### Aim of the exercise
All the data should be printed again exactly as written.

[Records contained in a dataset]
[src/segment_normal_bisector.sv]
`timescale 1ns / 1ps
// ----------------------------------------------------------------------------
// segment_normal_bisector
// segment length, unit tangent, unit normal and bisector of consecutive normals
// ----------------------------------------------------------------------------
// steps: a degenerate segment takes only the length square root, one without a
// previous normal adds two divisions, a fallback bisector adds a second square root, a full
// bisector adds two more divisions; all run in turn on the shared iterative unit, and a new
// segment is accepted only in the idle state, after the last result is loaded out
// reset: clears kept normal, path flag and handshake state, tolerances to 1
module segment_normal_bisector import snb_pkg::*; (
  input  logic               clk,
  input  logic               rst,
  input  logic               cfg_we,
  input  logic [1:0]         cfg_index,
  input  logic [15:0]        cfg_data,
  input  logic               in_valid,
  output logic               in_ready,
  input  logic signed [31:0] start_east,
  input  logic signed [31:0] start_north,
  input  logic signed [31:0] end_east,
  input  logic signed [31:0] end_north,
  input  logic               path_start,
  output logic               out_valid,
  input  logic               out_ready,
  output logic [32:0]        seg_length,
  output logic signed [15:0] tangent_east,
  output logic signed [15:0] tangent_north,
  output logic signed [15:0] normal_east,
  output logic signed [15:0] normal_north,
  output logic signed [15:0] bisect_east,
  output logic signed [15:0] bisect_north,
  output logic               degenerate,
  output logic               bisect_valid,
  output logic               bisect_fallback
);

  typedef enum logic [7:0] {
    S_IDLE = 8'b0000_0001,
    S_MX   = 8'b0000_0010,
    S_MY   = 8'b0000_0100,
    S_ADD  = 8'b0000_1000,
    S_SQ   = 8'b0001_0000,
    S_DA   = 8'b0010_0000,
    S_DB   = 8'b0100_0000,
    S_FIN  = 8'b1000_0000
  } state_t;

  state_t state;

  logic [15:0] length_tol;
  logic [15:0] bisect_tol;
  logic signed [15:0] last_e;
  logic signed [15:0] last_n;
  logic        have_last;
  logic        bis;

  logic [32:0] mx, my;
  logic        sx, sy;
  logic [65:0] prod, acc;
  logic [32:0] dvs;
  logic [32:0] div_d;
  logic [32:0] len_r;
  logic signed [15:0] qa;
  logic signed [15:0] te_r, tn_r, be_r, bn_r;
  logic        degen_r, bv_r, fb_r;

  iter_cmd_t   cmd;
  iter_stat_t  stat;
  logic [32:0] iq;
  logic [32:0] mul_in;
  logic [32:0] num_mag;
  logic        q_sign;
  logic signed [15:0] qs;
  logic signed [32:0] dx, dy;
  logic signed [16:0] se, sn;
  logic        accept;

  snb_iter u_iter (
    .clk      (clk),
    .rst      (rst),
    .cmd      (cmd),
    .radicand (acc + prod),
    .numer    ({1'b0, num_mag, 14'b0} + {16'b0, div_d[32:1]}),
    .denom_sh ({1'b0, div_d, 14'b0}),
    .stat     (stat),
    .result   (iq)
  );

  assign in_ready = (state == S_IDLE);
  assign accept   = in_valid && in_ready;

  always_comb begin
    mul_in  = (state == S_MX) ? mx : my;
    num_mag = (state == S_DA) ? my : mx;
    q_sign  = (state == S_DA) ? sx : sy;
    div_d   = (state == S_SQ) ? iq : dvs;
    qs      = q_sign ? -$signed({1'b0, iq[14:0]}) : $signed({1'b0, iq[14:0]});
    dx      = {end_east[31], end_east} - {start_east[31], start_east};
    dy      = {end_north[31], end_north} - {start_north[31], start_north};
    se      = {last_e[15], last_e} + {qs[15], qs};
    sn      = {last_n[15], last_n} - {qa[15], qa};
    cmd.start  = 1'b0;
    cmd.is_div = 1'b1;
    unique case (state)
      S_ADD: begin
        cmd.start  = 1'b1;
        cmd.is_div = 1'b0;
      end
      S_SQ: cmd.start = stat.done &&
        (bis ? (iq > {17'b0, bisect_tol}) : (iq > {17'b0, length_tol}));
      S_DA: cmd.start = stat.done;
      default: cmd.start = 1'b0;
    endcase
  end

  always_ff @(posedge clk) begin
    if (rst) begin
      length_tol <= 16'd1;
      bisect_tol <= 16'd1;
    end else if (cfg_we) begin
      unique case (cfg_index)
        REG_LENGTH_TOL: length_tol <= cfg_data;
        REG_BISECT_TOL: bisect_tol <= cfg_data;
        default: ;
      endcase
    end
  end

  always_ff @(posedge clk) begin
    if (rst) begin
      state     <= S_IDLE;
      have_last <= 1'b0;
      last_e    <= '0;
      last_n    <= '0;
      out_valid <= 1'b0;
    end else begin
      if (out_valid && out_ready && state != S_FIN) out_valid <= 1'b0;
      unique case (state)
        S_IDLE: begin
          if (accept) begin
            if (path_start) have_last <= 1'b0;
            state <= S_MX;
          end
        end
        S_MX:  state <= S_MY;
        S_MY:  state <= S_ADD;
        S_ADD: state <= S_SQ;
        S_SQ: begin
          if (stat.done) begin
            if (cmd.start) begin
              state <= S_DA;
            end else begin
              if (bis) begin
                last_e    <= tn_r;
                last_n    <= -te_r;
                have_last <= 1'b1;
              end
              state <= S_FIN;
            end
          end
        end
        S_DA: if (stat.done) state <= S_DB;
        S_DB: begin
          if (stat.done) begin
            if (bis) begin
              last_e    <= tn_r;
              last_n    <= -te_r;
              have_last <= 1'b1;
              state     <= S_FIN;
            end else if (have_last) begin
              state <= S_MX;
            end else begin
              last_e    <= qs;
              last_n    <= -qa;
              have_last <= 1'b1;
              state     <= S_FIN;
            end
          end
        end
        S_FIN: begin
          if (!out_valid || out_ready) begin
            out_valid <= 1'b1;
            state     <= S_IDLE;
          end
        end
        default: state <= S_IDLE;
      endcase
    end
  end

  always_ff @(posedge clk) begin
    unique case (state)
      S_IDLE: begin
        mx      <= dx[32] ? 33'(-dx) : 33'(dx);
        my      <= dy[32] ? 33'(-dy) : 33'(dy);
        sx      <= dx[32];
        sy      <= dy[32];
        bis     <= 1'b0;
        te_r    <= '0;
        tn_r    <= '0;
        be_r    <= '0;
        bn_r    <= '0;
        degen_r <= 1'b0;
        bv_r    <= 1'b0;
        fb_r    <= 1'b0;
      end
      S_MX: prod <= mul_in * mul_in;
      S_MY: begin
        acc  <= prod;
        prod <= mul_in * mul_in;
      end
      S_SQ: begin
        if (stat.done) begin
          dvs <= iq;
          if (!bis) begin
            len_r <= iq;
            if (!cmd.start) degen_r <= 1'b1;
          end else if (!cmd.start) begin
            fb_r <= 1'b1;
            be_r <= te_r;
            bn_r <= tn_r;
          end
        end
      end
      S_DA: if (stat.done) qa <= qs;
      S_DB: begin
        if (stat.done) begin
          if (bis) begin
            be_r <= qa;
            bn_r <= qs;
          end else begin
            te_r <= qa;
            tn_r <= qs;
            if (have_last) begin
              bis  <= 1'b1;
              bv_r <= 1'b1;
              mx   <= se[16] ? {16'b0, 17'(-se)} : {16'b0, se};
              my   <= sn[16] ? {16'b0, 17'(-sn)} : {16'b0, sn};
              sx   <= se[16];
              sy   <= sn[16];
            end
          end
        end
      end
      S_FIN: begin
        if (!out_valid || out_ready) begin
          seg_length      <= len_r;
          tangent_east    <= te_r;
          tangent_north   <= tn_r;
          normal_east     <= tn_r;
          normal_north    <= -te_r;
          bisect_east     <= be_r;
          bisect_north    <= bn_r;
          degenerate      <= degen_r;
          bisect_valid    <= bv_r;
          bisect_fallback <= fb_r;
        end
      end
      default: ;
    endcase
  end

endmodule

### Exercise solution
[src/segment_normal_bisector.sv]
`timescale 1ns / 1ps
// ----------------------------------------------------------------------------
// segment_normal_bisector
// segment length, unit tangent, unit normal and bisector of consecutive normals
// ----------------------------------------------------------------------------
// steps: a degenerate segment takes only the length square root, one without a
// previous normal adds two divisions, a fallback bisector adds a second square root, a full
// bisector adds two more divisions; all run in turn on the shared iterative unit, and a new
// segment is accepted only in the idle state, after the last result is loaded out
// reset: clears kept normal, path flag and handshake state, tolerances to 1
module segment_normal_bisector import snb_pkg::*; (
  input  logic               clk,
  input  logic               rst,
  input  logic               cfg_we,
  input  logic [1:0]         cfg_index,
  input  logic [15:0]        cfg_data,
  input  logic               in_valid,
  output logic               in_ready,
  input  logic signed [31:0] start_east,
  input  logic signed [31:0] start_north,
  input  logic signed [31:0] end_east,
  input  logic signed [31:0] end_north,
  input  logic               path_start,
  output logic               out_valid,
  input  logic               out_ready,
  output logic [32:0]        seg_length,
  output logic signed [15:0] tangent_east,
  output logic signed [15:0] tangent_north,
  output logic signed [15:0] normal_east,
  output logic signed [15:0] normal_north,
  output logic signed [15:0] bisect_east,
  output logic signed [15:0] bisect_north,
  output logic               degenerate,
  output logic               bisect_valid,
  output logic               bisect_fallback
);

  typedef enum logic [7:0] {
    S_IDLE = 8'b0000_0001,
    S_MX   = 8'b0000_0010,
    S_MY   = 8'b0000_0100,
    S_ADD  = 8'b0000_1000,
    S_SQ   = 8'b0001_0000,
    S_DA   = 8'b0010_0000,
    S_DB   = 8'b0100_0000,
    S_FIN  = 8'b1000_0000
  } state_t;

  state_t state;

  logic [15:0] length_tol;
  logic [15:0] bisect_tol;
  logic signed [15:0] last_e;
  logic signed [15:0] last_n;
  logic        have_last;
  logic        bis;

  logic [32:0] mx, my;
  logic        sx, sy;
  logic [65:0] prod, acc;
  logic [32:0] dvs;
  logic [32:0] div_d;
  logic [32:0] len_r;
  logic signed [15:0] qa;
  logic signed [15:0] te_r, tn_r, be_r, bn_r;
  logic        degen_r, bv_r, fb_r;

  iter_cmd_t   cmd;
  iter_stat_t  stat;
  logic [32:0] iq;
  logic [32:0] mul_in;
  logic [32:0] num_mag;
  logic        q_sign;
  logic signed [15:0] qs;
  logic signed [32:0] dx, dy;
  logic signed [16:0] se, sn;
  logic        accept;

  snb_iter u_iter (
    .clk      (clk),
    .rst      (rst),
    .cmd      (cmd),
    .radicand (acc + prod),
    .numer    ({1'b0, num_mag, 14'b0} + {16'b0, div_d[32:1]}),
    .denom_sh ({1'b0, div_d, 14'b0}),
    .stat     (stat),
    .result   (iq)
  );

  assign in_ready = (state == S_IDLE);
  assign accept   = in_valid && in_ready;

  always_comb begin
    mul_in  = (state == S_MX) ? mx : my;
    num_mag = (state == S_DA) ? my : mx;
    q_sign  = (state == S_DA) ? sx : sy;
    div_d   = (state == S_SQ) ? iq : dvs;
    qs      = q_sign ? -$signed({1'b0, iq[14:0]}) : $signed({1'b0, iq[14:0]});
    dx      = {end_east[31], end_east} - {start_east[31], start_east};
    dy      = {end_north[31], end_north} - {start_north[31], start_north};
    se      = {last_e[15], last_e} + {qs[15], qs};
    sn      = {last_n[15], last_n} - {qa[15], qa};
    cmd.start  = 1'b0;
    cmd.is_div = 1'b1;
    unique case (state)
      S_ADD: begin
        cmd.start  = 1'b1;
        cmd.is_div = 1'b0;
      end
      S_SQ: cmd.start = stat.done &&
        (bis ? (iq > {17'b0, bisect_tol}) : (iq > {17'b0, length_tol}));
      S_DA: cmd.start = stat.done;
      default: cmd.start = 1'b0;
    endcase
  end

  always_ff @(posedge clk) begin
    if (rst) begin
      length_tol <= 16'd1;
      bisect_tol <= 16'd1;
    end else if (cfg_we) begin
      unique case (cfg_index)
        REG_LENGTH_TOL: length_tol <= cfg_data;
        REG_BISECT_TOL: bisect_tol <= cfg_data;
        default: ;
      endcase
    end
  end

  always_ff @(posedge clk) begin
    if (rst) begin
      state     <= S_IDLE;
      have_last <= 1'b0;
      last_e    <= '0;
      last_n    <= '0;
      out_valid <= 1'b0;
    end else begin
      if (out_valid && out_ready && state != S_FIN) out_valid <= 1'b0;
      unique case (state)
        S_IDLE: begin
          if (accept) begin
            if (path_start) have_last <= 1'b0;
            state <= S_MX;
          end
        end
        S_MX:  state <= S_MY;
        S_MY:  state <= S_ADD;
        S_ADD: state <= S_SQ;
        S_SQ: begin
          if (stat.done) begin
            if (cmd.start) begin
              state <= S_DA;
            end else begin
              if (bis) begin
                last_e    <= tn_r;
                last_n    <= -te_r;
                have_last <= 1'b1;
              end
              state <= S_FIN;
            end
          end
        end
        S_DA: if (stat.done) state <= S_DB;
        S_DB: begin
          if (stat.done) begin
            if (bis) begin
              last_e    <= tn_r;
              last_n    <= -te_r;
              have_last <= 1'b1;
              state     <= S_FIN;
            end else if (have_last) begin
              state <= S_MX;
            end else begin
              last_e    <= qs;
              last_n    <= -qa;
              have_last <= 1'b1;
              state     <= S_FIN;
            end
          end
        end
        S_FIN: begin
          if (!out_valid || out_ready) begin
            out_valid <= 1'b1;
            state     <= S_IDLE;
          end
        end
        default: state <= S_IDLE;
      endcase
    end
  end

  always_ff @(posedge clk) begin
    unique case (state)
      S_IDLE: begin
        mx      <= dx[32] ? 33'(-dx) : 33'(dx);
        my      <= dy[32] ? 33'(-dy) : 33'(dy);
        sx      <= dx[32];
        sy      <= dy[32];
        bis     <= 1'b0;
        te_r    <= '0;
        tn_r    <= '0;
        be_r    <= '0;
        bn_r    <= '0;
        degen_r <= 1'b0;
        bv_r    <= 1'b0;
        fb_r    <= 1'b0;
      end
      S_MX: prod <= mul_in * mul_in;
      S_MY: begin
        acc  <= prod;
        prod <= mul_in * mul_in;
      end
      S_SQ: begin
        if (stat.done) begin
          dvs <= iq;
          if (!bis) begin
            len_r <= iq;
            if (!cmd.start) degen_r <= 1'b1;
          end else if (!cmd.start) begin
            fb_r <= 1'b1;
            be_r <= te_r;
            bn_r <= tn_r;
          end
        end
      end
      S_DA: if (stat.done) qa <= qs;
      S_DB: begin
        if (stat.done) begin
          if (bis) begin
            be_r <= qa;
            bn_r <= qs;
          end else begin
            te_r <= qa;
            tn_r <= qs;
            if (have_last) begin
              bis  <= 1'b1;
              bv_r <= 1'b1;
              mx   <= se[16] ? {16'b0, 17'(-se)} : {16'b0, se};
              my   <= sn[16] ? {16'b0, 17'(-sn)} : {16'b0, sn};
              sx   <= se[16];
              sy   <= sn[16];
            end
          end
        end
      end
      S_FIN: begin
        if (!out_valid || out_ready) begin
          seg_length      <= len_r;
          tangent_east    <= te_r;
          tangent_north   <= tn_r;
          normal_east     <= tn_r;
          normal_north    <= -te_r;
          bisect_east     <= be_r;
          bisect_north    <= bn_r;
          degenerate      <= degen_r;
          bisect_valid    <= bv_r;
          bisect_fallback <= fb_r;
        end
      end
      default: ;
    endcase
  end

endmodule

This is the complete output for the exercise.